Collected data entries
:::::

===== src/plss_core.sv =====
// What this block does
// - the watchdog counts on pclk, the oscillator, not the loop output.
// - with no loop edges the enabled watchdog expires, and resets only if its reset enable bit is set.
// - on the earliest revision a zero multiplier breaks the loop.
// - bypass is by clearing clock enable, never a zero multiplier.
// - lock done may set although the loop makes no clock.
// - a dead loop chosen as cpu clock halts instruction execution.
module plss_core
   import plss_pkg::*;
#(
   parameter int LOCK_CNT = PLSS_LOCK_CNT_DEF,
   parameter int WDG_CNT = PLSS_WDG_CNT_DEF,
   parameter int EDGE_TMO = PLSS_EDGE_TMO_DEF,
   parameter bit EARLY_REV = 1'b1
) (
   input wire logic pclk,
   input wire logic presetn,
   input wire logic psel,
   input wire logic penable,
   input wire logic pwrite,
   input wire logic [7:0] paddr,
   input wire logic [31:0] pwdata,
   output logic [31:0] prdata,
   output logic pready,
   output logic pslverr,
   input wire logic sys_loop_toggle,
   input wire logic usb_loop_toggle,
   input wire logic wdg_kick,
   output logic loop_system_clock_sel,
   output logic system_loop_clock_enable,
   output logic usb_loop_clock_enable,
   output logic [PLSS_MULT_W-1:0] system_loop_multiplier,
   output logic [PLSS_MULT_W-1:0] usb_loop_multiplier,
   output logic cpu_halt,
   output logic wdg_reset_req,
   output logic irq
);
   localparam int LW = $clog2(LOCK_CNT + 1);
   localparam int WW = $clog2(WDG_CNT + 1);
   localparam int EW = $clog2(EDGE_TMO + 1);
   localparam logic [LW-1:0] LOCK_TOP = LW'(LOCK_CNT);
   localparam logic [WW-1:0] WDG_TOP = WW'(WDG_CNT);
   localparam logic [EW-1:0] EDGE_TOP = EW'(EDGE_TMO);

   typedef enum logic [2:0] {
      PLSS_L_OFF = 3'b001,
      PLSS_L_LOCKING = 3'b010,
      PLSS_L_DONE = 3'b100
   } plss_lstate_t;

   // ---------------------------------------------------------------
   // loop edge synchronisers (loop clocks seen as toggles)
   // ---------------------------------------------------------------
   logic [2:0] sys_sync_reg, usb_sync_reg;
   logic [2:0] sys_sync_next, usb_sync_next;
   logic sys_edge, usb_edge;

   always_comb begin
      sys_sync_next = {sys_sync_reg[1:0], sys_loop_toggle};
      usb_sync_next = {usb_sync_reg[1:0], usb_loop_toggle};
      // stage 0 is read only by stage 1
      sys_edge = sys_sync_reg[2] ^ sys_sync_reg[1];
      usb_edge = usb_sync_reg[2] ^ usb_sync_reg[1];
   end

   always_ff @(posedge pclk or negedge presetn) begin
      if (!presetn) begin
         sys_sync_reg <= 3'h0;
         usb_sync_reg <= 3'h0;
      end else begin
         sys_sync_reg <= sys_sync_next;
         usb_sync_reg <= usb_sync_next;
      end
   end

   // ---------------------------------------------------------------
   // register state
   // ---------------------------------------------------------------
   plss_loop_ctl_t sys_ctl_reg, sys_ctl_next, usb_ctl_reg, usb_ctl_next;
   logic [PLSS_MULT_W-1:0] sys_mult_reg, sys_mult_next;
   logic [PLSS_MULT_W-1:0] usb_mult_reg, usb_mult_next;
   logic wdg_en_reg, wdg_en_next, wdg_rsten_reg, wdg_rsten_next;
   logic clksel_reg, clksel_next;
   logic [PLSS_IRQ_W-1:0] irq_sts_reg, irq_sts_next;
   logic [PLSS_IRQ_W-1:0] irq_mask_reg, irq_mask_next;
   logic wdg_cause_reg, wdg_cause_next;
   logic [31:0] prdata_reg, prdata_next;
   plss_lstate_t sys_st_reg, sys_st_next, usb_st_reg, usb_st_next;
   logic [LW-1:0] sys_lcnt_reg, sys_lcnt_next, usb_lcnt_reg, usb_lcnt_next;
   logic [EW-1:0] sys_ecnt_reg, sys_ecnt_next, usb_ecnt_reg, usb_ecnt_next;
   logic [WW-1:0] wdg_cnt_reg, wdg_cnt_next;
   logic wdg_rst_reg, wdg_rst_next;
   plss_loop_sts_t sys_sts, usb_sts;
   logic wr, rd, mapped;
   logic [PLSS_IRQ_W-1:0] ev;

   function automatic logic addr_hit(input logic [7:0] a,
                                     input logic [7:0] r);
      return a == r;
   endfunction

   assign wr = psel && penable && pwrite;
   // read word loaded in setup so it stands at the completing edge
   assign rd = psel && !penable && !pwrite;

   // a loop counts as running while edges are seen, whatever its enable or multiplier
   always_comb begin
      sys_sts.lock_counter_done = (sys_st_reg == PLSS_L_DONE);
      sys_sts.loop_running = (sys_ecnt_reg != EDGE_TOP);
      usb_sts.lock_counter_done = (usb_st_reg == PLSS_L_DONE);
      usb_sts.loop_running = (usb_ecnt_reg != EDGE_TOP);
   end

   // ---------------------------------------------------------------
   // lock counters: done says nothing about real edges
   // ---------------------------------------------------------------
   function automatic plss_lstate_t lock_step(input plss_lstate_t s,
                                              input plss_loop_ctl_t c,
                                              input logic cnt_top);
      plss_lstate_t n;
      n = s;
      case (s)
         PLSS_L_OFF: if (c.lock_go) n = PLSS_L_LOCKING;
         PLSS_L_LOCKING: if (!c.lock_go) n = PLSS_L_OFF;
                         else if (cnt_top) n = PLSS_L_DONE;
         PLSS_L_DONE: if (!c.lock_go) n = PLSS_L_OFF;
         default: n = PLSS_L_OFF;
      endcase
      return n;
   endfunction

   always_comb begin
      sys_st_next = lock_step(sys_st_reg, sys_ctl_reg,
                              sys_lcnt_reg == LOCK_TOP);
      usb_st_next = lock_step(usb_st_reg, usb_ctl_reg,
                              usb_lcnt_reg == LOCK_TOP);
      sys_lcnt_next = (sys_st_reg == PLSS_L_LOCKING) ?
                      sys_lcnt_reg + LW'(1) : '0;
      usb_lcnt_next = (usb_st_reg == PLSS_L_LOCKING) ?
                      usb_lcnt_reg + LW'(1) : '0;
      // edge watchdogs saturate when a loop stays silent
      sys_ecnt_next = sys_edge ? '0 :
                      (sys_ecnt_reg == EDGE_TOP) ? sys_ecnt_reg :
                      sys_ecnt_reg + EW'(1);
      usb_ecnt_next = usb_edge ? '0 :
                      (usb_ecnt_reg == EDGE_TOP) ? usb_ecnt_reg :
                      usb_ecnt_reg + EW'(1);
   end

   // ---------------------------------------------------------------
   // watchdog on pclk, independent of any loop output
   // ---------------------------------------------------------------
   always_comb begin
      wdg_cnt_next = '0;
      wdg_rst_next = 1'b0;
      if (wdg_en_reg && !wdg_kick) begin
         if (wdg_cnt_reg == WDG_TOP)
            wdg_rst_next = wdg_rsten_reg;
         else
            wdg_cnt_next = wdg_cnt_reg + WW'(1);
      end
   end

   // ---------------------------------------------------------------
   // apb register file
   // ---------------------------------------------------------------
   always_comb begin
      sys_ctl_next = sys_ctl_reg;
      usb_ctl_next = usb_ctl_reg;
      sys_mult_next = sys_mult_reg;
      usb_mult_next = usb_mult_reg;
      wdg_en_next = wdg_en_reg;
      wdg_rsten_next = wdg_rsten_reg;
      clksel_next = clksel_reg;
      irq_mask_next = irq_mask_reg;
      wdg_cause_next = wdg_cause_reg;
      prdata_next = prdata_reg;
      mapped = 1'b1;
      ev = '0;
      ev[PLSS_IRQ_SYS_LOCK] = (sys_st_reg == PLSS_L_LOCKING) &&
                              (sys_st_next == PLSS_L_DONE);
      ev[PLSS_IRQ_USB_LOCK] = (usb_st_reg == PLSS_L_LOCKING) &&
                              (usb_st_next == PLSS_L_DONE);
      irq_sts_next = irq_sts_reg;
      if (wr && addr_hit(paddr, PLSS_IRQ_STS_ADDR))
         irq_sts_next = irq_sts_reg & ~pwdata[PLSS_IRQ_W-1:0];
      case (paddr)
         PLSS_SYS_CTL_ADDR, PLSS_USB_CTL_ADDR, PLSS_SYS_MULT_ADDR,
         PLSS_USB_MULT_ADDR, PLSS_STS_ADDR, PLSS_WDG_CTL_ADDR,
         PLSS_CLKSEL_ADDR, PLSS_IRQ_STS_ADDR, PLSS_IRQ_MASK_ADDR,
         PLSS_RST_CAUSE_ADDR: mapped = 1'b1;
         default: mapped = 1'b0;
      endcase
      if (wr) begin
         case (paddr)
            PLSS_SYS_CTL_ADDR: begin
               sys_ctl_next.clk_enable = pwdata[PLSS_CTL_CLKEN_BIT];
               sys_ctl_next.lock_go = pwdata[PLSS_CTL_LOCKGO_BIT];
            end
            PLSS_USB_CTL_ADDR: begin
               usb_ctl_next.clk_enable = pwdata[PLSS_CTL_CLKEN_BIT];
               usb_ctl_next.lock_go = pwdata[PLSS_CTL_LOCKGO_BIT];
            end
            PLSS_SYS_MULT_ADDR: begin
               sys_mult_next = pwdata[PLSS_MULT_W-1:0];
               ev[PLSS_IRQ_ZERO_MULT] =
                  (pwdata[PLSS_MULT_W-1:0] == PLSS_MULT_ZERO);
            end
            PLSS_USB_MULT_ADDR: begin
               usb_mult_next = pwdata[PLSS_MULT_W-1:0];
               ev[PLSS_IRQ_ZERO_MULT] =
                  (pwdata[PLSS_MULT_W-1:0] == PLSS_MULT_ZERO);
            end
            PLSS_WDG_CTL_ADDR: begin
               wdg_en_next = pwdata[PLSS_WDG_EN_BIT];
               wdg_rsten_next = pwdata[PLSS_WDG_RSTEN_BIT];
            end
            PLSS_CLKSEL_ADDR: clksel_next = pwdata[0];
            PLSS_IRQ_MASK_ADDR: irq_mask_next = pwdata[PLSS_IRQ_W-1:0];
            PLSS_RST_CAUSE_ADDR: if (pwdata[0]) wdg_cause_next = 1'b0;
            default: ;
         endcase
      end
      if (rd) begin
         prdata_next = PLSS_ZERO32;
         case (paddr)
            PLSS_SYS_CTL_ADDR: prdata_next[1:0] = sys_ctl_reg;
            PLSS_USB_CTL_ADDR: prdata_next[1:0] = usb_ctl_reg;
            PLSS_SYS_MULT_ADDR:
               prdata_next[PLSS_MULT_W-1:0] = sys_mult_reg;
            PLSS_USB_MULT_ADDR:
               prdata_next[PLSS_MULT_W-1:0] = usb_mult_reg;
            PLSS_STS_ADDR: prdata_next[3:0] = {usb_sts, sys_sts};
            PLSS_WDG_CTL_ADDR:
               prdata_next[1:0] = {wdg_rsten_reg, wdg_en_reg};
            PLSS_CLKSEL_ADDR: prdata_next[0] = clksel_reg;
            PLSS_IRQ_STS_ADDR: prdata_next[PLSS_IRQ_W-1:0] = irq_sts_reg;
            PLSS_IRQ_MASK_ADDR:
               prdata_next[PLSS_IRQ_W-1:0] = irq_mask_reg;
            PLSS_RST_CAUSE_ADDR: prdata_next[0] = wdg_cause_reg;
            default: ;
         endcase
      end
      // set beats clear
      irq_sts_next = irq_sts_next | ev;
      // watchdog reset: clock back to oscillator, both loops disabled
      if (wdg_rst_reg) begin
         clksel_next = 1'b0;
         sys_ctl_next = '0;
         usb_ctl_next = '0;
         wdg_en_next = 1'b0;
         wdg_rsten_next = 1'b0;
         wdg_cause_next = 1'b1;
         irq_sts_next[PLSS_IRQ_WDG_RST] = 1'b1;
      end
   end

   always_ff @(posedge pclk or negedge presetn) begin
      if (!presetn) begin
         sys_ctl_reg <= '0;
         usb_ctl_reg <= '0;
         sys_mult_reg <= PLSS_MULT_RST;
         usb_mult_reg <= PLSS_MULT_RST;
         wdg_en_reg <= 1'b0;
         wdg_rsten_reg <= 1'b0;
         clksel_reg <= 1'b0;
         irq_sts_reg <= '0;
         irq_mask_reg <= '0;
         wdg_cause_reg <= 1'b0;
         prdata_reg <= PLSS_ZERO32;
         sys_st_reg <= PLSS_L_OFF;
         usb_st_reg <= PLSS_L_OFF;
         sys_lcnt_reg <= '0;
         usb_lcnt_reg <= '0;
         // silent until a first loop edge is seen
         sys_ecnt_reg <= EDGE_TOP;
         usb_ecnt_reg <= EDGE_TOP;
         wdg_cnt_reg <= '0;
         wdg_rst_reg <= 1'b0;
      end else begin
         sys_ctl_reg <= sys_ctl_next;
         usb_ctl_reg <= usb_ctl_next;
         sys_mult_reg <= sys_mult_next;
         usb_mult_reg <= usb_mult_next;
         wdg_en_reg <= wdg_en_next;
         wdg_rsten_reg <= wdg_rsten_next;
         clksel_reg <= clksel_next;
         irq_sts_reg <= irq_sts_next;
         irq_mask_reg <= irq_mask_next;
         wdg_cause_reg <= wdg_cause_next;
         prdata_reg <= prdata_next;
         sys_st_reg <= sys_st_next;
         usb_st_reg <= usb_st_next;
         sys_lcnt_reg <= sys_lcnt_next;
         usb_lcnt_reg <= usb_lcnt_next;
         sys_ecnt_reg <= sys_ecnt_next;
         usb_ecnt_reg <= usb_ecnt_next;
         wdg_cnt_reg <= wdg_cnt_next;
         wdg_rst_reg <= wdg_rst_next;
      end
   end

   // ---------------------------------------------------------------
   // outputs
   // ---------------------------------------------------------------
   // zero multiplier on early silicon: loop treated as not enabled
   assign system_loop_clock_enable = sys_ctl_reg.clk_enable &&
      !(EARLY_REV && sys_mult_reg == PLSS_MULT_ZERO);
   assign usb_loop_clock_enable = usb_ctl_reg.clk_enable &&
      !(EARLY_REV && usb_mult_reg == PLSS_MULT_ZERO);
   assign system_loop_multiplier = sys_mult_reg;
   assign usb_loop_multiplier = usb_mult_reg;
   assign loop_system_clock_sel = clksel_reg;
   // loop selected but silent: cpu stalls until watchdog fires
   assign cpu_halt = clksel_reg && !sys_sts.loop_running;
   assign wdg_reset_req = wdg_rst_reg;
   assign irq = |(irq_sts_reg & irq_mask_reg);
   assign prdata = prdata_reg;
   assign pready = 1'b1;
   assign pslverr = psel && penable && !mapped;
endmodule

:::::

◆ REQUIREMENT:
All that should be written out is the stretch of lines above between the one holding "plss_lstate_t n;" and the one holding "apb register file", inclusive, exactly as given.

◆ ANSWER BELOW:
      plss_lstate_t n;
      n = s;
      case (s)
         PLSS_L_OFF: if (c.lock_go) n = PLSS_L_LOCKING;
         PLSS_L_LOCKING: if (!c.lock_go) n = PLSS_L_OFF;
                         else if (cnt_top) n = PLSS_L_DONE;
         PLSS_L_DONE: if (!c.lock_go) n = PLSS_L_OFF;
         default: n = PLSS_L_OFF;
      endcase
      return n;
   endfunction

   always_comb begin
      sys_st_next = lock_step(sys_st_reg, sys_ctl_reg,
                              sys_lcnt_reg == LOCK_TOP);
      usb_st_next = lock_step(usb_st_reg, usb_ctl_reg,
                              usb_lcnt_reg == LOCK_TOP);
      sys_lcnt_next = (sys_st_reg == PLSS_L_LOCKING) ?
                      sys_lcnt_reg + LW'(1) : '0;
      usb_lcnt_next = (usb_st_reg == PLSS_L_LOCKING) ?
                      usb_lcnt_reg + LW'(1) : '0;
      // edge watchdogs saturate when a loop stays silent
      sys_ecnt_next = sys_edge ? '0 :
                      (sys_ecnt_reg == EDGE_TOP) ? sys_ecnt_reg :
                      sys_ecnt_reg + EW'(1);
      usb_ecnt_next = usb_edge ? '0 :
                      (usb_ecnt_reg == EDGE_TOP) ? usb_ecnt_reg :
                      usb_ecnt_reg + EW'(1);
   end

   // ---------------------------------------------------------------
   // watchdog on pclk, independent of any loop output
   // ---------------------------------------------------------------
   always_comb begin
      wdg_cnt_next = '0;
      wdg_rst_next = 1'b0;
      if (wdg_en_reg && !wdg_kick) begin
         if (wdg_cnt_reg == WDG_TOP)
            wdg_rst_next = wdg_rsten_reg;
         else
            wdg_cnt_next = wdg_cnt_reg + WW'(1);
      end
   end

   // ---------------------------------------------------------------
   // apb register file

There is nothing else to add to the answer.